El portal que abrió Pablo Chill-E con ‘Facts’, a su vez heredera de todo nuestro cancionero de protesta, ahora es transitado por gente como Marginal 98K, un grupo de Conchalí y Quilicura (“el gobierno quiere delincuencia, por eso decimos fuck-fuck the police”, versa la letra de “Tírala”) o el puentealtino leninista Valenciaga Falsas, que escribió la canción definitiva sobre el sentir nacional justo antes de que explotara en el rostro del poder. Un tema llamado “Devuelvan los pe$o” que dice, por ejemplo, “la vida en la periferia siempre es más complicada, el estado no hace ni una hueá, ni una hueá, ni una hueá / la gente que es más esforzá, sufre más, sufre más, qué injusta esta vida culiá” y tiene un coro que parece diseñado para una marcha: “cuicos culiaos devuelvan los peso, pacos culiaos devuelvan los peso, milicos culiaos devuelvan los peso, feos culiaos no se hagan los leso”.

La postura antiyuta no es algo de los últimos días. Tampoco el descontento. Todo eso estaba ahí, en las voces de gente muy joven, en canciones con el tutuntuntún del reggaeton y las voces autotuneadas del trap, en la mera existencia del “mambo pistola” al que nosotros preferimos llamar “mambo poblacional” ante la necesidad de distinguirlo por respeto a Pérez Prado.

Había una cosa en el aire que la elite, con su educación en el extranjero y todos sus posgrados, nunca supo leer, pero que esta camada de artistas supo no solamente entender, sino también convertir en arte. Nosotros mismos, patipelados sin ninguna calificación, podíamos olerla. Se chorrea en los episodios del podcast, ahora que lo pensamos. Tenemos uno donde hablamos sobre el trolleo inmisericorde a ciertos artistas y por ahí lanzamos que “quizás hay una necesidad de aglutinarse contra algo” antes de hacer un llamado a dirigir la rabia contra el verdadero enemigo, la clase política que nos caga a todos.

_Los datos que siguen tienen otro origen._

<file path="config.mk">
export PLATFORM = sky130hd
export DESIGN_NAME = i2c_target_flat
export DESIGN_NICKNAME = d
export VERILOG_FILES = /design/src/rtl/i2c_pkg.sv /design/src/rtl/i2c_target_if.sv /design/src/rtl/i2c_line_filter.sv /design/src/rtl/i2c_target.sv /design/src/flat_wrapper.sv
export SDC_FILE = /design/constraint.sdc
export NUM_CORES = 1
export LEC_CHECK = 0
export ABC_CLOCK_PERIOD_IN_PS = 2200
export CORE_ASPECT_RATIO = 1.1
export CORE_UTILIZATION = 35
export DETAILED_ROUTE_END_ITERATION = 10
export GPL_TIMING_DRIVEN = 0
export PLACE_DENSITY = 0.64
export SETUP_SLACK_MARGIN = 0.05
export SLEW_MARGIN = 20
export SYNTH_ARGS = -nofsm -noshare
export SYNTH_HDL_FRONTEND = slang
export SYNTH_SLANG_ARGS = --single-unit
</file>
<file path="constraint.sdc">
create_clock -name clk -period 2.2 [get_ports clk]
set_input_delay 0.33 -clock clk [delete_from_list [all_inputs] [get_ports clk]]
set_output_delay 0.33 -clock clk [all_outputs]
set_load 0.01 [all_outputs]
</file>
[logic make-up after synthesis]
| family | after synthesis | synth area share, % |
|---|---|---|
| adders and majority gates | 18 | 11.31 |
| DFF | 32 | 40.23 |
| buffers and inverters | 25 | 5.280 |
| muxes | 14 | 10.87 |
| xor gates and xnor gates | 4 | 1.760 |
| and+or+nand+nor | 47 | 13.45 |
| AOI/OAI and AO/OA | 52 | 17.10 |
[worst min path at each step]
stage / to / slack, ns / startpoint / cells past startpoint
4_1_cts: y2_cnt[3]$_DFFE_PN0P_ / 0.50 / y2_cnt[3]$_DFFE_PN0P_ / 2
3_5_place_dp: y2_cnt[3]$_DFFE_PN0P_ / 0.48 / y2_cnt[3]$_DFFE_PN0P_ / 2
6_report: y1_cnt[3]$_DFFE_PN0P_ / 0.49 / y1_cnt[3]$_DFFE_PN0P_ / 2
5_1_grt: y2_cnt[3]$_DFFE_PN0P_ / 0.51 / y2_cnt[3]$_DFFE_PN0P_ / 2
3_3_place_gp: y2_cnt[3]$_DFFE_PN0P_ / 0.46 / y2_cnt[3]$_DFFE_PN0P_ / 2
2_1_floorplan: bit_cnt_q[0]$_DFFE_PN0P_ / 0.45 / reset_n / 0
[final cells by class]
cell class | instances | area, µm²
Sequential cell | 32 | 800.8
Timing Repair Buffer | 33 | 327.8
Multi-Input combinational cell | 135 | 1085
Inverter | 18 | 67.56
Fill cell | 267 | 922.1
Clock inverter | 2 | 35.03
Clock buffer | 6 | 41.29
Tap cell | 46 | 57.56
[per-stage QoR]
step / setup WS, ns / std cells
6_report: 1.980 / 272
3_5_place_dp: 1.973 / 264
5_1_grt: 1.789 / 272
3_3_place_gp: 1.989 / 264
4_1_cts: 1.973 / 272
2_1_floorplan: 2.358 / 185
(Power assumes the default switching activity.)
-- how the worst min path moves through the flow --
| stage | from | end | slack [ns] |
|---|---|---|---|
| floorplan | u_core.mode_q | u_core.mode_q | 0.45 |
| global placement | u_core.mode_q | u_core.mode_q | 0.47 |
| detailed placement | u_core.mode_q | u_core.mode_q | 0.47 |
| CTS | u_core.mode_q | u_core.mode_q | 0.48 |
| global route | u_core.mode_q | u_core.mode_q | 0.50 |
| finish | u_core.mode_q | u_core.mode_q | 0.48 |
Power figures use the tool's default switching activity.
File: config.mk
export PLATFORM = sky130hd
export DESIGN_NAME = score_keeper
export DESIGN_NICKNAME = d
export VERILOG_FILES = /design/src/rtl/score_keeper.sv
export SDC_FILE = /design/constraint.sdc
export NUM_CORES = 1
export LEC_CHECK = 0
export ABC_AREA = 1
export CORE_ASPECT_RATIO = 0.75
export CORE_UTILIZATION = 55
export CTS_CLUSTER_DIAMETER = 200
export DETAILED_ROUTE_END_ITERATION = 10
export PLACE_DENSITY = 0.8
export SYNTH_ARGS = -nofsm -noshare
export SYNTH_HDL_FRONTEND = slang
export SYNTH_SLANG_ARGS = --single-unit
File: constraint.sdc
create_clock -name clk -period 2.3 [get_ports clk]
set_clock_uncertainty 0.2 [all_clocks]
set_input_delay 0.69 -clock clk [delete_from_list [all_inputs] [get_ports clk]]
set_output_delay 0.69 -clock clk [all_outputs]
set_load 0.01 [all_outputs]
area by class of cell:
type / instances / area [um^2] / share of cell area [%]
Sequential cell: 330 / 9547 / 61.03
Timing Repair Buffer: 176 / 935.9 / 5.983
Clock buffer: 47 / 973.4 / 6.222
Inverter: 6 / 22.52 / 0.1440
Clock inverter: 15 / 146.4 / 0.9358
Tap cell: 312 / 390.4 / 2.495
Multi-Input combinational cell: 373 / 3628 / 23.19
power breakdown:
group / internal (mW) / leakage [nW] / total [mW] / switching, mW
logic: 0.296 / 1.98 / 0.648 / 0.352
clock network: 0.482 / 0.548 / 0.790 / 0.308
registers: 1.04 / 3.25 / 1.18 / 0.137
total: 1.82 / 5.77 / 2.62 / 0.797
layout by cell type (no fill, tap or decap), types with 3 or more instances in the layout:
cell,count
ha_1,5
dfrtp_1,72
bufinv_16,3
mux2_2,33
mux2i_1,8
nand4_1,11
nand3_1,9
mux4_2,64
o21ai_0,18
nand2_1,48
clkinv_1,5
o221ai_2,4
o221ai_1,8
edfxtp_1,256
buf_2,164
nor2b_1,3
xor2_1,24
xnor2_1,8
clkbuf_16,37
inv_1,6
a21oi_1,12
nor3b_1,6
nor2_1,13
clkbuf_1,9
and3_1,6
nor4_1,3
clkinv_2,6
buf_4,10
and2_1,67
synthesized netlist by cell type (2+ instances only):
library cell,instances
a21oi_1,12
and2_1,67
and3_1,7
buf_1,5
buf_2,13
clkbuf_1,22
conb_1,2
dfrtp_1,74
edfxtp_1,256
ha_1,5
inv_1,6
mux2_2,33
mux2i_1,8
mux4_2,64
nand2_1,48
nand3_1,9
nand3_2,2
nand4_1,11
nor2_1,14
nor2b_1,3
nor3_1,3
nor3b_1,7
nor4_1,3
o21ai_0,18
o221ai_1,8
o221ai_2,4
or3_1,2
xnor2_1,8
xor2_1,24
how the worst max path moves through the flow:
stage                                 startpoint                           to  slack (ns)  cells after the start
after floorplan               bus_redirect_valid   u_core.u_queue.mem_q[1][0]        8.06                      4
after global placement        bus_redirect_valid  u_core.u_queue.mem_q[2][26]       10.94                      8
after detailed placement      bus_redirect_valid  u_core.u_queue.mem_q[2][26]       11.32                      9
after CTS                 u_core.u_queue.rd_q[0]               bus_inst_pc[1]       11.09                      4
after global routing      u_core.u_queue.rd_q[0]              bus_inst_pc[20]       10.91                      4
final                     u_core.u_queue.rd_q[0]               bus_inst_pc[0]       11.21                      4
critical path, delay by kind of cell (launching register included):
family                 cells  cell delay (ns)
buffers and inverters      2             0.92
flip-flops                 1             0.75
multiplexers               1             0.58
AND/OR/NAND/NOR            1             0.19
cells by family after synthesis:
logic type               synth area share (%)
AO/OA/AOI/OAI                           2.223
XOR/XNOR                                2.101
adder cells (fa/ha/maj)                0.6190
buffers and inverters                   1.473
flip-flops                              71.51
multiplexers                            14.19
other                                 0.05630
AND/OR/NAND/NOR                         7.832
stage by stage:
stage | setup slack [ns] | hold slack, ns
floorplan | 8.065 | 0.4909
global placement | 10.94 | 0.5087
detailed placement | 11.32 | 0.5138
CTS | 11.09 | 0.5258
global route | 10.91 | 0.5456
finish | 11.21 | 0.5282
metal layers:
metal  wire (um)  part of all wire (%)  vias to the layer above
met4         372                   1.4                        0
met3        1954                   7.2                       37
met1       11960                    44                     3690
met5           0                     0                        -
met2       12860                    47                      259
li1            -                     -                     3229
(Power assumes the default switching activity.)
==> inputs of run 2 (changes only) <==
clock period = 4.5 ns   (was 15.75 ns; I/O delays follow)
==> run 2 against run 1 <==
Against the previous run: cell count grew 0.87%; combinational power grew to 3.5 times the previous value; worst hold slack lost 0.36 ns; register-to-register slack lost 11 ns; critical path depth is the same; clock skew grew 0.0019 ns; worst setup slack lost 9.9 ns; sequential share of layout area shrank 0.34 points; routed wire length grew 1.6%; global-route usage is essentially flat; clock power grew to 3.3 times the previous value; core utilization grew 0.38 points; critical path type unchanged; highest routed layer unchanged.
<file path="src/rtl/gpio_pixel_packer.sv">
// Packs planar R/G/B GPIO words (four pixels per word) into a 24-bit pixel
// stream with frame framing, back-pressure and a sticky channel overrun flag.
module gpio_pixel_packer #(
  parameter int unsigned CNT_W = 16
) (
  input  logic             clk,
  input  logic             rst,
  input  logic [31:0]      gpio,
  input  logic             gpio_en_r,
  input  logic             gpio_en_g,
  input  logic             gpio_en_b,
  input  logic             gpio_en,
  output logic [23:0]      pix_data,
  output logic             pix_valid,
  input  logic             pix_ready,
  output logic             pix_last,
  output logic             frame_done,
  output logic [CNT_W-1:0] pix_count,
  output logic             overrun
);

  typedef enum logic {S_IDLE, S_EMIT} state_t;
  state_t state_q, state_d;

  logic [31:0] r_reg, g_reg, b_reg;
  logic        r_full, g_full, b_full, cap_eof;
  logic [31:0] grp_r, grp_g, grp_b;
  logic [1:0]  lane;
  logic        emit_eof;

  logic        busy, hs, rel, complete, xfer, cap_any;
  logic        eof_cap, eof_emit, eof_idle;
  logic [31:0] r_nxt, g_nxt, b_nxt;

  always_comb begin
    busy     = (state_q == S_EMIT);
    hs       = busy && pix_ready;
    rel      = hs && (lane == 2'd3);
    r_nxt    = (gpio_en_r && !r_full) ? gpio : r_reg;
    g_nxt    = (gpio_en_g && !g_full) ? gpio : g_reg;
    b_nxt    = (gpio_en_b && !b_full) ? gpio : b_reg;
    complete = (r_full || gpio_en_r) && (g_full || gpio_en_g) && (b_full || gpio_en_b);
    xfer     = complete && (!busy || rel);
    // End-of-frame attaches to whichever stage will hold the frame's last pixel.
    cap_any  = r_full || g_full || b_full || gpio_en_r || gpio_en_g || gpio_en_b;
    eof_cap  = gpio_en && cap_any;
    eof_emit = gpio_en && !cap_any && busy && !rel;
    eof_idle = gpio_en && !cap_any && (!busy || rel);
  end

  always_comb begin
    state_d = state_q;
    case (state_q)
      S_IDLE: if (xfer) state_d = S_EMIT;
      S_EMIT: if (rel && !xfer) state_d = S_IDLE;
      default: state_d = S_IDLE;
    endcase
  end

  always_comb begin
    pix_valid = busy;
    pix_data  = {grp_r[{lane, 3'b000} +: 8], grp_g[{lane, 3'b000} +: 8],
                 grp_b[{lane, 3'b000} +: 8]};
    pix_last  = busy && (lane == 2'd3) && emit_eof;
  end

  always_ff @(posedge clk) begin
    if (!rst) begin
      state_q <= S_IDLE;
    end else begin
      state_q <= state_d;
    end
  end

  always_ff @(posedge clk) begin
    if (!rst) begin
      r_reg      <= '0;
      g_reg      <= '0;
      b_reg      <= '0;
      r_full     <= 1'b0;
      g_full     <= 1'b0;
      b_full     <= 1'b0;
      cap_eof    <= 1'b0;
      grp_r      <= '0;
      grp_g      <= '0;
      grp_b      <= '0;
      lane       <= '0;
      emit_eof   <= 1'b0;
      frame_done <= 1'b0;
      pix_count  <= '0;
      overrun    <= 1'b0;
    end else begin
      if ((gpio_en_r && r_full) || (gpio_en_g && g_full) || (gpio_en_b && b_full))
        overrun <= 1'b1;
      if (xfer) begin
        r_full   <= 1'b0;
        g_full   <= 1'b0;
        b_full   <= 1'b0;
        cap_eof  <= 1'b0;
        grp_r    <= r_nxt;
        grp_g    <= g_nxt;
        grp_b    <= b_nxt;
        emit_eof <= cap_eof || eof_cap;
        lane     <= '0;
      end else begin
        r_full  <= r_full || gpio_en_r;
        g_full  <= g_full || gpio_en_g;
        b_full  <= b_full || gpio_en_b;
        r_reg   <= r_nxt;
        g_reg   <= g_nxt;
        b_reg   <= b_nxt;
        cap_eof <= cap_eof || eof_cap;
        if (hs) lane <= lane + 2'd1;
        if (rel) emit_eof <= 1'b0;
        else if (eof_emit) emit_eof <= 1'b1;
      end
      frame_done <= (hs && pix_last) || eof_idle;
      pix_count  <= (hs && pix_last) ? '0 : pix_count + CNT_W'(hs);
    end
  end

endmodule
</file>
<file path="config.mk">
export PLATFORM = sky130hd
export DESIGN_NAME = gpio_pixel_packer
export DESIGN_NICKNAME = d
export VERILOG_FILES = /design/src/rtl/gpio_pixel_packer.sv
export SDC_FILE = /design/constraint.sdc
export NUM_CORES = 1
export LEC_CHECK = 0
export ABC_AREA = 1
export CORE_UTILIZATION = 52
export CTS_BUF_LIST = sky130_fd_sc_hd__clkbuf_8 sky130_fd_sc_hd__clkbuf_16
export DETAILED_ROUTE_END_ITERATION = 16
export HOLD_SLACK_MARGIN = 0.08
export PLACE_DENSITY = 0.76
export SYNTH_ARGS = -nofsm -noshare
export SYNTH_HDL_FRONTEND = slang
export SYNTH_SLANG_ARGS = --single-unit
</file>
<file path="constraint.sdc">
create_clock -name clk -period 1.48 [get_ports clk]
set_input_delay 0.222 -clock clk [delete_from_list [all_inputs] [get_ports clk]]
set_output_delay 0.222 -clock clk [all_outputs]
set_load 0.05 [all_outputs]
</file>
Yosys cells after proc, flatten, opt, wreduce, memory -nomap -nowiden. Cells that the tools add are included. W data, S select, Z words.

Input port bits: 39. Logic and storage cells: 76. Output and inout bits: 44. Register bits: 218.

Bitwise logic cells: 2. Add/subtract/negate cells: 2. Eq/ne operators: 1. Reduce and logical (&&, ||, !) cells: 43. Shifts and indexed selects: 3. Muxes and demuxes: 9.

Operators with widths (count): $mux W32 (3); $shiftx A32 B6 Y8 (3); $logic_and A1 B1 Y1 (20); $add A16 B1 Y16 (1); $logic_or A1 B1 Y1 (13); $logic_not A1 Y1 (7); $mux W1 (5); $reduce_or A2 Y1 (2); $reduce_bool A3 Y1 (1); $add A2 B1 Y2 const B (1); $eq A2 B2 Y1 const B (1); $not A1 Y1 (2); $pmux W1 S2 (1).

Longest topological paths before layout.
Depth after elaboration: 12. Gate-level depth with buffers: 12. Depth with buffers taken out: 12.

Least setup slack after synthesis. Ideal clock, no wire load.

Path type: flip-flop to output port. From: register state_q, in the netlist pix_valid. To: output port pix_last. Stages on the path, launching flop included: 3. Data required time: 1.258 ns. Path buffers: 0. Arrival time: 1.912 ns. Slack: -0.654 ns. Path through: dfxtp_1 inv_1 nor3_1.

Word-level cells in the longest chain between the ends: 2.

RTL lines: start, declared (RTL line 23) `state_t state_q, state_d;`; start signal, assigned (RTL line 71) `state_q <= state_d;`; $logic_and A1 B1 Y1 (2 in a row) (RTL line 64) `pix_last = busy && (lane == 2'd3) && emit_eof;`; end, declared (RTL line 16) `output logic pix_last,`.

Every way passes these cells.

Worst setup path after layout.
From: register lane[0]. To: output port pix_data[16].

Word-level cells in the longest chain between the ends: 1.

RTL lines: start, declared (RTL line 28) `logic [1:0] lane;`; start signal, assigned (RTL line 113) `if (hs) lane <= lane + 2'd1;`; $shiftx A32 B6 Y8 (RTL line 62) `pix_data = {grp_r[{lane, 3'b000} +: 8], grp_g[{lane, 3'b000} +: 8],`; end, declared (RTL line 13) `output logic [23:0] pix_data,`.

Every way passes these cells.

==> summary.md <==
| Metric | Value |
|---|---|
| Status | `finished with violations` |
| Violated checks | `setup timing` |
| Worst hold path class | `input pin to flip-flop` |
| Number of global-route vias before repair | `between 9k and 10k` |
| Power Density | `1210 nW/um2` |
| CP startpoint kind | `flip-flop` |
| Core area | `between 15000 and 20000 um2` |
| # H-tree levels | `1` |
| Residual DRC | `0` |
| Fin crit share | `136%` |
| Clock transition at path regs | `approximately 70 ps` |
| I/O Pins | `83` |
| Antenna violations before repair | `0` |
| Mapped cell area | `approximately 9600 um2` |
| Max-Cap Viols | `0` |
| Setup Viol. Count Final | `between 200 and 250` |
| GRT met3 Usage | `~4.6%` |
| First drt pass iteration count | `7` |
| Number of flops mapped to enable cells by yosys | `0` |
| M1 GR Usage | `40.3%` |
| Mapped Cells | `approximately 1.4k` |
| Seq cells post-synth | `around 220` |
| Grt met2 use | `51.0%` |
| WS Path Type | `flip-flop to primary output` |
| Vias | `between 10k and 15k` |
| GR peak layer | `met2` |
| Worst setup EP type | `primary output` |
| Vias per Instance | `around 6.2` |
| Area Growth Syn to Fin | `50.7%` |
| Register area | `between 4000 and 5000 um2` |
| Footprint of the multi-input gates | `between 5000 and 6000 um2` |
| Fin crit period | `~2000 ps` |
| CTS root buffer | `clkbuf_16` |
| WL final | `~38000 um` |
| Fmax achieved | `496 MHz` |
| Std-Cell Rows | `just under 50` |
| Share of cells above drive strength 1 | `about 28%` |
| DP Worst Slack | `-435 ps` |
| Layout Utilization | `80.0%` |
| Syn_area_per_cell | `6.86 um2` |
| # diodes | `0` |
| Worst vdd ir | `~0.0012 V` |
| Register area share after synthesis | `between 40 and 50%` |
| Tot Pwr | `roughly 0.017 W` |
| Most frequent cells in the layout | `nor2_1, o21ai_0, dfxtp_1` |
| WP data arrival | `between 1500 and 2000 ps` |
| Skew final | `roughly 18 ps` |
| Synth warnings | `0` |
| Initial DRC Count | `1552` |
| Die ar. | `18900 um2` |
| Final WS setup | `-538 ps` |
| IO Port Bufs | `slightly above 80` |
| Slew Viols, Final | `0` |
| Clock Tree Buf Depth | `3` |
| First-pass GRT wire length | `about 46000 um` |
| Leakage | `between 5 and 6 nW` |
| Largest net degree at the start of global routing | `a little over 100` |
| Fin. Hold Viols | `0` |
| Post-synth ARST share | `0%` |
| Crit path required time | `between 1000 and 1500 ps` |
| CTS buffer count | `23` |
| CTS tree | `done` |
| Commonest non-fill, non-tap cell in the layout | `nor2_1` |
| Routed Antenna Nets | `0` |
| Max Fanout on Critical Path | `8` |
| Initial Util | `between 50% and 60%` |
| Total global routing overflow | `0` |
| Die height | `138 um` |
| Min-delay src | `gpio_en` |
| RSZ-0062 raised after global routing | `yes` |
| HPWL after detailed placement | `approximately 18000 um` |
| # fillers | `between 900 and 1k` |
| Die Wd | `138 um` |
| Setup crit start | `lane[0]$_SDFFE_PP0P_` |
| Skew-Pair Late Insertion Delay | `roughly 530 ps` |
| Post-synth top flop | `dfxtp_1` |
| Drt wl/cell | `approximately 21 um` |
| Gpl congestion | `0.854` |
| Reg2reg start | `lane[0]$_SDFFE_PP0P_` |
| Clock Sinks | `218` |
| Fin nets | `between 1.5k and 2k` |
| Measured slew at the worst slew-check pin | `656 ps` |
| Worst rel slew slack | `55.8%` |
| Syn Nets | `approximately 1.4k` |
| Total track usage | `between 30% and 40%` |
| Post-synthesis cell type count | `26` |
where the power goes:
part	total (W)	switching [W]	leakage, nW	internal [W]
combinational	0.00486	0.00277	3.73	0.00209
sequential	0.00698	0.000505	1.80	0.00647
clock	0.00566	0.00247	0.384	0.00319
total	0.0175	0.00574	5.91	0.0118
Yosys cell counts, types with 2 or more instances:
cell type	number	share of area [%]
o22ai_1	24	1.6
buf_1	2	0.078
nand3_2	2	0.21
a21oi_1	14	0.73
clkbuf_1	46	1.8
buf_6	8	0.94
nor2_1	467	18
nand2_1	145	5.7
buf_2	14	0.73
or2_2	2	0.13
dfxtp_1	218	46
ha_1	3	0.39
nor3_1	3	0.16
nand4_1	4	0.26
xor2_1	2	0.18
o21ai_0	321	17
buf_4	26	2.0
nand3_1	7	0.37
nand3b_1	2	0.16
o21ai_1	17	0.89
inv_1	63	2.5
final timing paths:
| kind | endpoint | slack (ps) | depth (start not counted) |
|---|---|---|---|
| hold reg to reg | b_reg[12]$_SDFFE_PN0N_ | 470 | 2 |
| setup / recovery | pix_data[16] | -540 | 4 |
| hold / removal | cap_eof$_SDFF_PP0_ | 440 | 3 |
| setup reg to reg | grp_r[13]$_SDFFE_PN0P_ | -450 | 11 |
cells by family after synthesis:
family                   after synthesis  share of synthesized area [%]
AND/OR/NAND/NOR                      634                           25.5
AO/OA/AOI/OAI                        378                           20.2
flip-flops                           218                           45.6
buffers and inverters                160                           8.11
adder cells (fa/ha/maj)                3                          0.392
XOR/XNOR                               2                          0.183
what timing repair did:
item / CTS / global route
setup endpoints to repair: 237 / 240
hold buffers: 1 / 0
gates resized for setup: 118 / 297
pin swaps: 13 / 53
cloned: 10 / 19
endpoints found under the hold margin: 3 / 0
buffers inserted: 2 / 20
stage by stage:
step	cells	TNS, ps	area [um2]	hold WS (ps)
after global placement	1689	-70160	11800	447
after floorplan	1395	-139	9920	374
final	1779	-69930	14400	436
after CTS	1742	-45370	13000	368
after global routing	1779	-77890	14400	491
after detailed placement	1689	-75110	11800	458
per-layer routing:
metal	up-vias	wire (um)	share of wire, %
met4	0	3000	7.9
met3	302	4150	11
li1	4818	-	-
met2	898	17400	46
met1	5084	13500	35
met5	-	0	0
worst max-delay path, stage by stage (launching register included):
cell and delay, ps:
dfxtp_4 460, buf_8 180, o21ai_1 120, o22ai_4 310, buf_12 180
area by class of cell:
type / instances / area share, %
Sequential cell: 218 / 30.4
Timing Repair Buffer: 210 / 21.8
Multi-Input combinational cell: 1018 / 39.0
Clock buffer: 27 / 4.37
Tap cell: 229 / 1.99
Clock inverter: 13 / 0.590
Inverter: 64 / 1.84
No activity file was read; power rests on OpenSTA's default activity.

En otro capítulo, que titulamos “Drogas, depresión y trap”, describimos las sensaciones de mierda que atraviesa un santiaguino promedio en su vida cotidiana y la infelicidad que produce en la población tener que someterse a algo así de insostenible. No contamos esto porque queramos aserrucharle el piso a los analistas políticos o cachiporrearnos, porque ojalá nos hubiésemos equivocado, sino para recalcar que no había que ser ningún genio para darse cuenta porque ninguno de los dos es experto en política, como dicen ser los giles que salen en la tele hablando una pescada tras otra. Y si nosotros, de puro fumar pitos escuchando trap, pudimos leer la situación, nos preguntamos qué más necesita Piñera para pegarse el alcachofazo y dejar el poder. Su permanencia en La Moneda obstaculiza la dignidad que Chile exige. 

Andrés Panes & Miguel Ángel Kastro / Microtráfico / 22 de octubre de 2019.